The fact that Paul wasn't really dead dead, just "I saw a blinding light and then I looked up and saw all these EMTs staring down at me" dead, when Cathy saw him at the end of that run, is kind of  a disappointment. In context, when it was still open-ended, that scene suggested a way to insert the threat of mortality into a show that is supposed to be all about that, but that sometimes leaves the impression that building an ongoing TV series around a protagonist with a terminal illness is an unworkable gimmick unless he starts cooking meth. On the other hand, it's easy to understand why the makers of this show wouldn't want to lose Oliver Platt. Platt and Linney are The Big C's ace in the hole: They're always worth watching, and the chance to work with them (or be reunited with them) must be a big part of the show's attraction for guest stars such as Elba, Alda, and Liam Neeson. She's wonderful in scenes such as the one in the bar, when she says that she'd opt to fuck Willie Nelson, marry Helena Bonham Carter, and "hurt" Lady Gaga, sweetly pulling back from saying "kill," even when she's letting her hair down and is half in the bag. And Platt can make a meal of a line like Paul's question about Groundhog Day: "Is that based on any kind of real science?" (It's the "real" that kills me.) 

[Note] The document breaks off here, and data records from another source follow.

==> config.mk <==
export PLATFORM = sky130hd
export DESIGN_NAME = ilpc_top
export DESIGN_NICKNAME = d
export VERILOG_FILES = /design/src/rtl/ilpc_pkg.sv /design/src/rtl/ilpc_stack.sv /design/src/rtl/ilpc_top.sv
export SDC_FILE = /design/constraint.sdc
export NUM_CORES = 1
export LEC_CHECK = 0
export BUFFER_PORTS_ARGS = -buffer_cell sky130_fd_sc_hd__buf_2
export CORE_MARGIN = 2
export CORE_UTILIZATION = 28
export DETAILED_ROUTE_END_ITERATION = 7
export SLEW_MARGIN = 10
export SYNTH_ARGS = -nofsm -noshare
export SYNTH_HDL_FRONTEND = slang
export SYNTH_SLANG_ARGS = --single-unit
==> constraint.sdc <==
create_clock -name clk_sys_i -period 12.6 [get_ports clk_sys_i]
set_input_delay 1.89 -clock clk_sys_i [delete_from_list [all_inputs] [get_ports clk_sys_i]]
set_output_delay 1.89 -clock clk_sys_i [all_outputs]
set_load 0.005 [all_outputs]
==> src/rtl/ilpc_pkg.sv <==
/*
 * Package of the interrupt and low-power controller: register addresses,
 * field positions, source order, vectors, timing figures and shared types.
 * Assumes a single processor clock at twice the input clock rate.
 */
`default_nettype none

package ilpc_pkg;

  // ----------------------------------------------------------------------
  // Register addresses and fields
  // ----------------------------------------------------------------------
  localparam logic [13:0] DM_SERIAL0_ABUF_CTRL = 14'h3ff3;
  localparam int ABUF_PROCESSOR_CLOCK_OUTPUT_DIS_BIT = 14;
  localparam logic [15:0] ABUF_RESET = 16'h0000;
  // Interrupt control: sense selection of the three request pins, nesting.
  localparam int INTERRUPT_CONTROL_REG_EDGE_ZERO = 0;
  localparam int INTERRUPT_CONTROL_REG_EDGE_ONE = 1;
  localparam int INTERRUPT_CONTROL_REG_EDGE_TWO = 2;
  localparam int INTERRUPT_CONTROL_REG_NEST = 4;
  localparam logic [4:0] INTERRUPT_CONTROL_REG_RESET = 5'h00;
  // Force/clear word: force bits low, clear bits high.
  localparam int IFC_FORCE_SW0 = 0;
  localparam int IFC_FORCE_SW1 = 1;
  localparam int IFC_FORCE_PWD = 2;
  localparam int IFC_CLEAR_SW0 = 8;
  localparam int IFC_CLEAR_SW1 = 9;
  localparam logic [9:0] MASK_RESET = 10'h000;

  // ----------------------------------------------------------------------
  // Sources, index 0 has the highest priority
  // ----------------------------------------------------------------------
  localparam int NUM_SRC = 11;
  localparam int SRC_PWD = 0;
  localparam int SRC_REQ2 = 1;
  localparam int SRC_HWR = 2;
  localparam int SRC_HRD = 3;
  localparam int SRC_S0TX = 4;
  localparam int SRC_S0RX = 5;
  localparam int SRC_SW1 = 6;
  localparam int SRC_SW0 = 7;
  localparam int SRC_S1TX = 8;
  localparam int SRC_S1RX = 9;
  localparam int SRC_TIMER = 10;
  localparam logic [3:0] LEVEL_NONE = 4'hf;
  localparam logic [13:0] VEC_RESET = 14'h0000;

  // Returns the vector address of a source index.
  function automatic logic [13:0] vector_of(input logic [3:0] idx);
    case (idx)
      4'h0: vector_of = 14'h002c;
      4'h1: vector_of = 14'h0004;
      4'h2: vector_of = 14'h0008;
      4'h3: vector_of = 14'h000c;
      4'h4: vector_of = 14'h0010;
      4'h5: vector_of = 14'h0014;
      4'h6: vector_of = 14'h0018;
      4'h7: vector_of = 14'h001c;
      4'h8: vector_of = 14'h0020;
      4'h9: vector_of = 14'h0024;
      default: vector_of = 14'h0028;
    endcase
  endfunction

  // ----------------------------------------------------------------------
  // Timing
  // ----------------------------------------------------------------------
  localparam int SOFT_RESET_CYCLES = 5;
  localparam int CYC_PER_INPUT_CLOCK = 2;
  localparam int WAKE_FAST_INPUT_CLOCK = 100;
  localparam int WAKE_OSC_INPUT_CLOCK = 4096;
  localparam int STACK_DEPTH = 12;
  localparam int SLOW_DIV_BASE = 16;

  // ----------------------------------------------------------------------
  // Types
  // ----------------------------------------------------------------------
  typedef enum logic [1:0] {
    PD_RUN = 2'b00,
    PD_ARMED = 2'b01,
    PD_SLEEP = 2'b10,
    PD_WAKE = 2'b11
  } ilpc_pd_t;

  typedef struct packed {
    logic [3:0] level;
    logic [15:0] status;
  } ilpc_entry_t;

endpackage

`default_nettype wire

==> src/rtl/ilpc_stack.sv <==
/*
 * Status stack used on interrupt entry and return.
 * Assumes push and pop are never both requested in one cycle.
 */
`timescale 1ns/100ps
`default_nettype none

module ilpc_stack #(
  parameter int DEPTH = ilpc_pkg::STACK_DEPTH
) (
  input wire logic clk_sys_i,
  input wire logic rst_n_i,
  input wire logic push_i,
  input wire logic pop_i,
  input wire ilpc_pkg::ilpc_entry_t din_i,
  output ilpc_pkg::ilpc_entry_t dout_o,
  output logic empty_o,
  output logic overflow_o
);

  ilpc_pkg::ilpc_entry_t mem [DEPTH];
  logic [4:0] depth;

  // ----------------------------------------------------------------------
  // Storage and pointer
  // ----------------------------------------------------------------------
  // A push onto a full stack is dropped and flagged, a pop when empty is
  // ignored so the pointer never wraps.
  always_ff @(posedge clk_sys_i or negedge rst_n_i) begin
    if (!rst_n_i) begin
      depth <= 5'h00;
      overflow_o <= 1'b0;
    end else if (push_i) begin
      if (depth == 5'(DEPTH)) begin
        overflow_o <= 1'b1;
      end else begin
        depth <= depth + 5'h01;
      end
    end else if (pop_i && depth != 5'h00) begin
      depth <= depth - 5'h01;
    end
  end

  // Entry writes need no reset.
  always_ff @(posedge clk_sys_i) begin
    if (push_i && depth != 5'(DEPTH)) begin
      mem[depth[3:0]] <= din_i;
    end
  end

  // Top of stack and empty indication.
  assign dout_o = (depth == 5'h00) ? '0 : mem[4'(depth - 5'h01)];
  assign empty_o = (depth == 5'h00);

endmodule

`default_nettype wire

==> src/rtl/ilpc_top.sv <==
/*
 * Interrupt and low-power controller: request sensing, masking, fixed
 * priority selection, nesting with a status stack, host soft reset,
 * powerdown with wake-up timing, idle and slow idle.
 * Assumes all inputs are synchronous to clk_sys_i and that instruction
 * strobes from the core are one-cycle pulses.
 */
`timescale 1ns/100ps
`default_nettype none

// Notes on behaviour
// - A host soft reset request holds soft reset high for five cycles.
// - Eleven sources besides reset: three pins, timer, host, serial, soft, pwd.
// - Fixed priority order and vector table, reset highest, timer lowest.
// - All levels except powerdown and reset have a mask bit.
// - Pending requests are ANDed with mask; highest surviving one is taken.
// - One cycle after a mask write no interrupt is taken.
// - Control register picks edge or level sensing per request pin.
// - Nested mode lets higher levels preempt; sequential waits for return.
// - Write-only force/clear word sets or clears software interrupts.
// - Status is pushed on entry and popped on return, twelve deep.
// - Global on/off gates all servicing, powerdown included, over the mask.
// - Global servicing is enabled after reset.
// - Bit 14 of serial-0 autobuffer control at 0x3ff3 gates clock out.
// - With clock kept running, wake takes 100 input clocks.
// - With oscillator stopped, wake waits 4096 input clocks.
// - Powerdown starts from the pin or the software force bit.
// - Powerdown request is an edge, unmaskable interrupt; handler commits.
// - On wake, context setting selects resume or restart with clean context.
// - Reset pin ends powerdown; host soft reset ends it when asleep.
// - Acknowledge output is high once powerdown is fully entered.
// - Idle stalls until an unmasked interrupt, serves it, then continues.
// - Slow idle divides clocks by 16..128; wake waits up to n cycles.
module ilpc_top #(
  parameter int STAT_W = 16,
  parameter int WAKE_OSC_CYCLES =
    ilpc_pkg::WAKE_OSC_INPUT_CLOCK * ilpc_pkg::CYC_PER_INPUT_CLOCK
) (
  input wire logic clk_sys_i,
  input wire logic rst_n_i,
  input wire logic ext_request_zero_n_i,
  input wire logic ext_request_one_n_i,
  input wire logic ext_request_two_n_i,
  input wire logic powerdown_pin_n_i,
  input wire logic timer_req_i,
  input wire logic host_wr_req_i,
  input wire logic host_rd_req_i,
  input wire logic s0_tx_req_i,
  input wire logic s0_rx_req_i,
  input wire logic s1_tx_req_i,
  input wire logic s1_rx_req_i,
  input wire logic s1_as_requests_i,
  input wire logic host_soft_reset_req_i,
  input wire logic osc_stopped_i,
  input wire logic powerup_context_reset_i,
  input wire logic mask_we_i,
  input wire logic [9:0] mask_wdata_i,
  input wire logic ctrl_we_i,
  input wire logic [4:0] ctrl_wdata_i,
  input wire logic force_clear_we_i,
  input wire logic [15:0] force_clear_wdata_i,
  input wire logic global_interrupt_on_i,
  input wire logic global_interrupt_off_i,
  input wire logic return_i,
  input wire logic [STAT_W-1:0] status_i,
  input wire logic pd_commit_i,
  input wire logic idle_i,
  input wire logic [1:0] idle_div_sel_i,
  input wire logic idle_slow_i,
  input wire logic dm_we_i,
  input wire logic dm_re_i,
  input wire logic [13:0] dm_addr_i,
  input wire logic [15:0] dm_wdata_i,
  output logic [15:0] dm_rdata_o,
  output logic int_take_o,
  output logic [13:0] int_vector_o,
  output logic [STAT_W-1:0] status_o,
  output logic stack_overflow_o,
  output logic [10:0] pending_o,
  output logic global_enable_o,
  output logic soft_reset_o,
  output logic powerdown_acknowledge_o,
  output logic pd_resume_o,
  output logic pd_context_clear_o,
  output logic stall_o,
  output logic slow_tick_o,
  output logic processor_clock_output_en_o
);

  localparam int N = ilpc_pkg::NUM_SRC;
  localparam logic [12:0] WAKE_FAST_CYCLES =
    13'(ilpc_pkg::WAKE_FAST_INPUT_CLOCK * ilpc_pkg::CYC_PER_INPUT_CLOCK - 1);
  localparam logic [12:0] WAKE_OSC_CNT = 13'(WAKE_OSC_CYCLES - 1);
  localparam logic [2:0] SOFT_RST_CNT = 3'(ilpc_pkg::SOFT_RESET_CYCLES);

  logic [9:0] interrupt_mask_reg;
  logic [4:0] interrupt_control_reg;
  logic [15:0] serial0_autobuffer_control;
  logic gie;
  logic mask_block;
  logic [N-1:0] raw_req;
  logic [N-1:0] raw_q;
  logic [N-1:0] edge_mode;
  logic [N-1:0] force_set;
  logic [N-1:0] soft_clear;
  logic [N-1:0] latched;
  logic [N-1:0] pending;
  logic [N-1:0] eligible;
  logic [3:0] sel;
  logic sel_valid;
  logic [3:0] cur_level;
  logic take;
  logic [2:0] soft_cnt;
  ilpc_pkg::ilpc_pd_t pd_state;
  logic [12:0] wake_cnt;
  logic pd_restart;
  logic idle_q;
  logic slow_q;
  logic [6:0] slow_cnt;
  logic [6:0] slow_div;
  logic slow_ok;
  ilpc_pkg::ilpc_entry_t stack_top;
  logic stack_empty;
  logic stack_push;
  logic stack_pop;

  // ----------------------------------------------------------------------
  // Request sensing
  // ----------------------------------------------------------------------
  // Source vector in priority order; serial port 1 lines double as pins.
  always_comb begin
    raw_req = '0;
    raw_req[ilpc_pkg::SRC_PWD] = !powerdown_pin_n_i;
    raw_req[ilpc_pkg::SRC_REQ2] = !ext_request_two_n_i;
    raw_req[ilpc_pkg::SRC_HWR] = host_wr_req_i;
    raw_req[ilpc_pkg::SRC_HRD] = host_rd_req_i;
    raw_req[ilpc_pkg::SRC_S0TX] = s0_tx_req_i;
    raw_req[ilpc_pkg::SRC_S0RX] = s0_rx_req_i;
    raw_req[ilpc_pkg::SRC_S1TX] = s1_as_requests_i ?
      !ext_request_one_n_i : s1_tx_req_i;
    raw_req[ilpc_pkg::SRC_S1RX] = s1_as_requests_i ?
      !ext_request_zero_n_i : s1_rx_req_i;
    raw_req[ilpc_pkg::SRC_TIMER] = timer_req_i;
  end

  // Only the request pins may be level sensed; all else is edge sensed.
  always_comb begin
    edge_mode = '1;
    edge_mode[ilpc_pkg::SRC_REQ2] =
      interrupt_control_reg[ilpc_pkg::INTERRUPT_CONTROL_REG_EDGE_TWO];
    edge_mode[ilpc_pkg::SRC_S1TX] = !s1_as_requests_i ||
      interrupt_control_reg[ilpc_pkg::INTERRUPT_CONTROL_REG_EDGE_ONE];
    edge_mode[ilpc_pkg::SRC_S1RX] = !s1_as_requests_i ||
      interrupt_control_reg[ilpc_pkg::INTERRUPT_CONTROL_REG_EDGE_ZERO];
  end

  // Software forces and clears decoded from the write-only word.
  always_comb begin
    force_set = '0;
    soft_clear = '0;
    if (force_clear_we_i) begin
      force_set[ilpc_pkg::SRC_SW0] =
        force_clear_wdata_i[ilpc_pkg::IFC_FORCE_SW0];
      force_set[ilpc_pkg::SRC_SW1] =
        force_clear_wdata_i[ilpc_pkg::IFC_FORCE_SW1];
      force_set[ilpc_pkg::SRC_PWD] =
        force_clear_wdata_i[ilpc_pkg::IFC_FORCE_PWD];
      soft_clear[ilpc_pkg::SRC_SW0] =
        force_clear_wdata_i[ilpc_pkg::IFC_CLEAR_SW0];
      soft_clear[ilpc_pkg::SRC_SW1] =
        force_clear_wdata_i[ilpc_pkg::IFC_CLEAR_SW1];
    end
  end

  // Previous request levels for edge detection.
  always_ff @(posedge clk_sys_i or negedge rst_n_i) begin
    if (!rst_n_i) begin
      raw_q <= '0;
    end else begin
      raw_q <= raw_req;
    end
  end

  // Per source pending latch; a new edge wins over service or clear.
  for (genvar i = 0; i < N; i++) begin : g_src
    always_ff @(posedge clk_sys_i or negedge rst_n_i) begin
      if (!rst_n_i) begin
        latched[i] <= 1'b0;
      end else if ((raw_req[i] && !raw_q[i]) || force_set[i]) begin
        latched[i] <= 1'b1;
      end else if ((take && sel == 4'(i)) || soft_clear[i]) begin
        latched[i] <= 1'b0;
      end
    end
    assign pending[i] = edge_mode[i] ? latched[i] : raw_req[i];
    if (i == ilpc_pkg::SRC_PWD) begin : g_nomask
      assign eligible[i] = pending[i];
    end else begin : g_mask
      assign eligible[i] = pending[i] && interrupt_mask_reg[i-1];
    end
  end

  // ----------------------------------------------------------------------
  // Selection and service
  // ----------------------------------------------------------------------
  // Lowest index among eligible sources wins.
  always_comb begin
    sel = ilpc_pkg::LEVEL_NONE;
    sel_valid = 1'b0;
    for (int k = N - 1; k >= 0; k--) begin
      if (eligible[k]) begin
        sel = 4'(k);
        sel_valid = 1'b1;
      end
    end
  end

  // Take conditions: enable, mask guard cycle, mode, power and idle state.
  always_comb begin
    take = sel_valid && gie && !mask_block && !return_i;
    if (interrupt_control_reg[ilpc_pkg::INTERRUPT_CONTROL_REG_NEST]) begin
      take = take && sel < cur_level;
    end else begin
      take = take && cur_level == ilpc_pkg::LEVEL_NONE;
    end
    take = take && !soft_reset_o && slow_ok &&
      (pd_state == ilpc_pkg::PD_RUN || pd_state == ilpc_pkg::PD_ARMED);
  end

  assign stack_push = take;
  assign stack_pop = return_i;

  // Status stack: level in service and core status travel together.
  ilpc_stack #(
    .DEPTH(ilpc_pkg::STACK_DEPTH)
  ) u_stack (
    .clk_sys_i(clk_sys_i),
    .rst_n_i(rst_n_i),
    .push_i(stack_push),
    .pop_i(stack_pop),
    .din_i({cur_level, 16'(status_i)}),
    .dout_o(stack_top),
    .empty_o(stack_empty),
    .overflow_o(stack_overflow_o)
  );

  // Level in service, vector pulse and restored status.
  always_ff @(posedge clk_sys_i or negedge rst_n_i) begin
    if (!rst_n_i) begin
      cur_level <= ilpc_pkg::LEVEL_NONE;
      int_take_o <= 1'b0;
      int_vector_o <= ilpc_pkg::VEC_RESET;
      status_o <= '0;
    end else begin
      int_take_o <= take || pd_restart;
      if (pd_restart) begin
        cur_level <= ilpc_pkg::LEVEL_NONE;
        int_vector_o <= ilpc_pkg::VEC_RESET;
      end else if (take) begin
        cur_level <= sel;
        int_vector_o <= ilpc_pkg::vector_of(sel);
      end else if (return_i && !stack_empty) begin
        cur_level <= stack_top.level;
        status_o <= STAT_W'(stack_top.status);
      end
    end
  end

  // ----------------------------------------------------------------------
  // Software visible control
  // ----------------------------------------------------------------------
  // Mask, control, global enable and the one-cycle guard after a mask write.
  always_ff @(posedge clk_sys_i or negedge rst_n_i) begin
    if (!rst_n_i) begin
      interrupt_mask_reg <= ilpc_pkg::MASK_RESET;
      interrupt_control_reg <= ilpc_pkg::INTERRUPT_CONTROL_REG_RESET;
      gie <= 1'b1;
      mask_block <= 1'b0;
    end else begin
      mask_block <= mask_we_i;
      if (mask_we_i) begin
        interrupt_mask_reg <= mask_wdata_i;
      end
      if (ctrl_we_i) begin
        interrupt_control_reg <= ctrl_wdata_i;
      end
      if (global_interrupt_on_i) begin
        gie <= 1'b1;
      end else if (global_interrupt_off_i) begin
        gie <= 1'b0;
      end
    end
  end

  // Autobuffer control word at its data address; read data registered.
  always_ff @(posedge clk_sys_i or negedge rst_n_i) begin
    if (!rst_n_i) begin
      serial0_autobuffer_control <= ilpc_pkg::ABUF_RESET;
      dm_rdata_o <= 16'h0000;
    end else begin
      if (dm_we_i && dm_addr_i == ilpc_pkg::DM_SERIAL0_ABUF_CTRL) begin
        serial0_autobuffer_control <= dm_wdata_i;
      end
      if (dm_re_i && dm_addr_i == ilpc_pkg::DM_SERIAL0_ABUF_CTRL) begin
        dm_rdata_o <= serial0_autobuffer_control;
      end else begin
        dm_rdata_o <= 16'h0000;
      end
    end
  end

  // Status outputs for the core.
  always_ff @(posedge clk_sys_i or negedge rst_n_i) begin
    if (!rst_n_i) begin
      pending_o <= '0;
      global_enable_o <= 1'b1;
      processor_clock_output_en_o <= 1'b1;
    end else begin
      pending_o <= pending;
      global_enable_o <= gie;
      processor_clock_output_en_o <= !serial0_autobuffer_control[
        ilpc_pkg::ABUF_PROCESSOR_CLOCK_OUTPUT_DIS_BIT];
    end
  end

  // ----------------------------------------------------------------------
  // Host soft reset
  // ----------------------------------------------------------------------
  // Counts the held cycles; a new request restarts the count.
  always_ff @(posedge clk_sys_i or negedge rst_n_i) begin
    if (!rst_n_i) begin
      soft_cnt <= 3'h0;
      soft_reset_o <= 1'b0;
    end else if (host_soft_reset_req_i) begin
      soft_cnt <= SOFT_RST_CNT - 3'h1;
      soft_reset_o <= 1'b1;
    end else if (soft_cnt != 3'h0) begin
      soft_cnt <= soft_cnt - 3'h1;
    end else begin
      soft_reset_o <= 1'b0;
    end
  end

  // ----------------------------------------------------------------------
  // Powerdown
  // ----------------------------------------------------------------------
  // Arm on the powerdown service, sleep on commit, wake on pin release or
  // soft reset, then wait the recovery time before execution resumes.
  always_ff @(posedge clk_sys_i or negedge rst_n_i) begin
    if (!rst_n_i) begin
      pd_state <= ilpc_pkg::PD_RUN;
      wake_cnt <= 13'h0000;
      powerdown_acknowledge_o <= 1'b0;
      pd_resume_o <= 1'b0;
      pd_context_clear_o <= 1'b0;
      pd_restart <= 1'b0;
    end else begin
      pd_resume_o <= 1'b0;
      pd_context_clear_o <= 1'b0;
      pd_restart <= 1'b0;
      unique case (pd_state)
        ilpc_pkg::PD_RUN: begin
          if (take && sel == 4'(ilpc_pkg::SRC_PWD)) begin
            pd_state <= ilpc_pkg::PD_ARMED;
          end
        end
        ilpc_pkg::PD_ARMED: begin
          if (pd_commit_i) begin
            pd_state <= ilpc_pkg::PD_SLEEP;
            powerdown_acknowledge_o <= 1'b1;
          end
        end
        ilpc_pkg::PD_SLEEP: begin
          if (powerdown_pin_n_i || host_soft_reset_req_i) begin
            pd_state <= ilpc_pkg::PD_WAKE;
            powerdown_acknowledge_o <= 1'b0;
            wake_cnt <= osc_stopped_i ? WAKE_OSC_CNT : WAKE_FAST_CYCLES;
          end
        end
        ilpc_pkg::PD_WAKE: begin
          if (wake_cnt != 13'h0000) begin
            wake_cnt <= wake_cnt - 13'h0001;
          end else begin
            pd_state <= ilpc_pkg::PD_RUN;
            pd_context_clear_o <= powerup_context_reset_i;
            pd_restart <= powerup_context_reset_i;
            pd_resume_o <= !powerup_context_reset_i;
          end
        end
      endcase
    end
  end

  // ----------------------------------------------------------------------
  // Idle and slow idle
  // ----------------------------------------------------------------------
  // Divisor minus one: 16, 32, 64 or 128.
  assign slow_div = 7'((ilpc_pkg::SLOW_DIV_BASE << idle_div_sel_i) - 1);
  // In slow idle an interrupt is only taken on a divided clock edge.
  assign slow_ok = !(idle_q && slow_q) || slow_cnt == 7'h00;

  // Idle state: stall until a take, then resume after the idle instruction.
  always_ff @(posedge clk_sys_i or negedge rst_n_i) begin
    if (!rst_n_i) begin
      idle_q <= 1'b0;
      slow_q <= 1'b0;
      slow_cnt <= 7'h00;
      stall_o <= 1'b0;
    end else begin
      if (idle_i && !idle_q) begin
        idle_q <= 1'b1;
        slow_q <= idle_slow_i;
        slow_cnt <= slow_div;
        stall_o <= 1'b1;
      end else if (idle_q && take) begin
        idle_q <= 1'b0;
        slow_q <= 1'b0;
        stall_o <= 1'b0;
      end else if (idle_q && slow_q) begin
        slow_cnt <= (slow_cnt == 7'h00) ? slow_div
                                        : slow_cnt - 7'h01;
      end
    end
  end

  // Divided clock enable for core, serial clock, clock out and timer.
  always_ff @(posedge clk_sys_i or negedge rst_n_i) begin
    if (!rst_n_i) begin
      slow_tick_o <= 1'b1;
    end else begin
      slow_tick_o <= !(idle_q && slow_q) || slow_cnt == 7'h00;
    end
  end

endmodule

`default_nettype wire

Groundhog Day comes up because Paul is obsessed with when spring is coming, and Cathy is in Lee Tergesen's bar at least partly so that he can tell her that the clock on the wall is set to "bartender's time"—i.e., he deliberately keeps it five minutes fast to make sure that he doesn't pour somebody a drink past curfew. "You mean everybody who leaves here gets extra time?" exclaims Cathy. It's writing-class metaphors like these that keep The Big C from achieving full lift-off for a full season at a time. The show has too much talent on display to be fully negligible, and after two full seasons, it's still promising, a double-edged compliment if ever there was one. But it wants to be a smart take on the subject of knowing that your time could be cut short at any minute and that you may never live to see winter melt away, and too often, it's content to be a tasteful one. Terminal illness needs to be met with something wilder and fierier than good taste. Here's hoping we don't wait six more weeks before that something arrives.

Stray observations:

  • Three seasons in, which cast members who stick around forever on The Big C are almost as random as which characters on Weeds decide they have to attach themselves to Mary-Louise Parker come hell or high water; it's hard to be sure why Cynthia Nixon's character had to pull up stakes and cut ties completely with Cathy and her family, while Adrian went from being Cathy's student to moving in with her so she wouldn't have to go to Africa to going to Africa anyway before coming back, except that Cynthia Nixon had something else going on in her career and Gabourey Sidibe is very happy to keep taking Showtime's money.